Keywords: Neisseria gonorrhoeae, gonorrhea, antimicrobial resistance, ciprofloxacin resistance, precision treatment
1. Introduction
Gonorrhea is the second most prevalent bacterial sexually transmitted infection (STI) worldwide, with an estimated 87 million infections in 2016 [1]. In the United States, 555,608 cases of gonorrhea were reported to the Centers for Disease Control and Prevention (CDC) in 2017, a 67% increase from 2013 [2]. Neisseria gonorrhoeae (NG) has progressively developed resistance to all commonly-prescribed antimicrobials [3] and is considered as one of the top three urgent threats among antibiotic-resistant bacteria [4].

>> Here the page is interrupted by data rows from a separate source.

## design/flow/design.v

```verilog
`timescale 1ns / 1ps
module Registers(
    input [511:0] CONFIG_REG,
    input [15:0] PULSE_REG,
    input CLK1,
    input RESET,
    output reg [15:0] config_reg_0,
    output reg pulse_reg_0
    );
 always@(posedge CLK1 or posedge RESET)
  begin
   if(RESET)
    begin
    config_reg_0<=16'b0;
    pulse_reg_0<=1'b0;
    end
   else
    begin
    config_reg_0<=CONFIG_REG[15:0];
    pulse_reg_0<=PULSE_REG[0];
    end
  end
endmodule
```

## design/flow/run.sh

```bash
#!/bin/bash
# OpenROAD 26Q1-2900-gdf79404cd8, Yosys 0.63+post, stock flow scripts
make -C /OpenROAD-flow-scripts/flow DESIGN_CONFIG=/design/flow/config.mk WORK_HOME=/design/flow/orfs finish
```

## design/flow/config.mk

```make
export PLATFORM = sky130hd
export DESIGN_NAME = Registers
export DESIGN_NICKNAME = Registers
export VERILOG_FILES = /design/flow/design.v
export SDC_FILE = /design/flow/constraint.sdc
export NUM_CORES = 4
export LEC_CHECK = 1
export CORE_AREA = 10 10 216 216
export DIE_AREA = 0 0 226 226
export SYNTH_HDL_FRONTEND = slang
```

## design/flow/constraint.sdc

```tcl
current_design Registers

set clk_period 1.0
set clk_io_pct 0.2

create_clock -name clk0 -period $clk_period [get_ports {CLK1}]

set non_clock_inputs [all_inputs -no_clocks]
set_input_delay [expr $clk_period * $clk_io_pct] -clock clk0 $non_clock_inputs
set_output_delay [expr $clk_period * $clk_io_pct] -clock clk0 [all_outputs]
```

==> results.ini <==
[run_status]
status=finished, final reports clean

[power]
power_density_nw_per_um2=1094
peakVddDrop_v=0.001040
p_leak_nw=0.3983

[finish]
mostFrequentLayoutCells=clkdlybuf4s50_1 (18), dfrtp_1 (17), clkbuf_2 (13), clkbuf_16 (3), buf_6 (3)
fillers=4916
area_growth_pct=246.4
final_common_cell=clkdlybuf4s50_1
comb.multi_input.count=0
instances_no_fill=598
logic_area_um2=0
drive_gt1_share_pct=35.59
final_area_um2=1486

[logic_synthesis]
yosys_warnings=0
topCellsByArea=dfrtp_1 (99%), inv_1 (0.87%)
numSynthFlops=17
top_cell_area_share_pct=99.13
netlist_instances=18
yosys_area_um2=429.2
top_area_cell=dfrtp_1
syn_area_um2=429.2
ys_seq_share_pct=99.13
ys_cells=18
avgSynthCellArea_um2=23.84
synth_cell_type_count=2

[detailed_routing]
viasPerCell=0.5067
wl_per_cell_um=2.920
drc=0
met1Wirelength_um=783
n_antenna_cell=0
ant_nets=0
highest_layer=met4
wl_met3_um=282
vias=303
firstDrtPassIters=1
wl_met2_um=665
drt-initial-drc-count=0
drt_wl_total_um=1746

[cts]
cts_max_path_buffers=2
cts_setup_buffers=0
cts_hold_buf=0
cts-buffers-inserted=3
root_buffer=clkbuf_16
cts_sinks=17
cts.reportedPaths.clkPinSlew_ns=0.04
post_cts_resized=45
cts_tree=yes
h-tree-depth=1

[global_routing]
grt_pass1_wl_um=2601
grt_pass1_vias=376
overflow=0
track_usage_pct=0.6933
grt_start_max_net_pins=10
grt_antenna_before_repair=0

[setup_path]
cp_max_fo=1
cp.arrival_ns=0.79
crit_chain=buf_6
cp_slowest_cell=dfrtp_1
start_kind=register
worstPathRequired_ns=0.80
cp_top_family=flip-flops
path_class=reg -> out
crit_path_end_kind=output pin
cp_num_buf_inv=1
path_depth=1
critPathMaxStageDelay_ns=0.41

[floorplanning]
io_pins=547
dieHeight_um=226
floorplanUtilization_pct=1.023
core_area_um2=41950
dieArea_um2=51080
die_w_um=226
fp-row-count=75

[final_timing]
worstMarginPinSlew_ns=0.1503
rsz0062_at_grt=yes
setup_violations=0
maxSlewViolCount=0
tns_ns=0
finalCriticalPeriod_ns=0.9925
finalClockPeriodUsage_pct=99.25
hold_viol_final=0
max_freq_mhz=1008
slew_headroom_pct=89.98

[placement]
place_area_um2=1469
dp.cells=594
globalplace.congestion=0.6232
portBuffers=35
dpl.hpwl_um=1611

[job]
maxCapViolCount=0
warnings=538

[min_path]
hold_class=in -> async

power by group:
part / total [mW] / switching, mW / internal, mW / leakage [nW]
sequential: 0.739 / 0.0145 / 0.725 / 0.198
combinational: 0.130 / 0.0337 / 0.0960 / 0.162
clock: 0.757 / 0.220 / 0.538 / 0.0382
total: 1.63 / 0.268 / 1.36 / 0.398
cells in the mapped netlist:
library cell,number
inv_1,1
dfrtp_1,17
registers in the layout, indices dropped and copies added (netlist names):
signal        cells
config_reg_0     16
pulse_reg_0       1
cells by family (layout without fill, tap and decap cells):
family / after synthesis / count (layout) / synth area share, %
buffers and inverters: 1 / 42 / 0.8738
flip-flops: 17 / 17 / 99.13
per-stage QoR:
step / worst slack (ns) / power [mW] / utilization [%] / hold WS [ns]
final: 0.007549 / 1.626 / 3.544 / 0.2606
after global routing: -0.03872 / 1.706 / 3.544 / 0.3038
after CTS: -0.02406 / 1.671 / 3.699 / 0.2670
after detailed placement: -0.1806 / 0.9125 / 3.502 / 0.5082
after global placement: -0.1808 / 0.9139 / 3.502 / 0.5289
after floorplan: 0.4879 / 0.7443 / - / 0.1261
how the worst max path moves through the flow:
stage | start | endpoint | slack [ns]
after CTS | config_reg_0[14] | config_reg_0[14] | -0.02
after global routing | config_reg_0[14] | config_reg_0[14] | -0.04
final | config_reg_0[2] | config_reg_0[2] | 0.008
metal layers:
| layer | GRT usage, % | up-vias |
|---|---|---|
| li1 | - | 134 |
| met1 | 0.9571 | 135 |
| met2 | 0.8647 | 32 |
| met3 | 0.4626 | 2 |
| met4 | 0.1307 | 0 |
| met5 | 0 | - |
area by class of cell:
class / instances / area, um^2 / area share [%]
well taps: 539 / 674.4 / 45.37
flip-flops and latches: 17 / 425.4 / 28.62
repair buffers: 37 / 304.0 / 20.45
clock buffers: 4 / 78.83 / 5.303
inverters: 1 / 3.754 / 0.2525
Power and IR drop assume default switching activity.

In response to the threat of multidrug-resistant NG, the World Health Organization (WHO) has proposed a global action plan, comprising several strategies, to mitigate the emergence and spread of antimicrobial resistant (AMR) NG [5]. One of the strategies proposed by the WHO to combat AMR NG is the development of molecular methodologies for monitoring and detecting antimicrobial resistance in NG. Traditionally, the determination of AMR NG has been performed by minimum inhibitory concentration (MIC) testing, which requires viable organisms for proper execution. A well developed and validated molecular method for AMR determination could obviate the requirement for a viable clinical isolate. It has been hypothesized that antimicrobial susceptibility testing (AST) at the point-of-care (POC) could lead to precision treatment, i.e., utilizing specific antibiotics based on the AMR profile of NG as opposed to syndromic management of NG infections, including reusing previously recommended antimicrobials. This approach could reduce ceftriaxone selection pressure as ceftriaxone is one of the few remaining antibiotics effective against NG, and help delay the emergence of extended spectrum cephalosporin (ESC) resistance or untreatable gonorrhea [6,7].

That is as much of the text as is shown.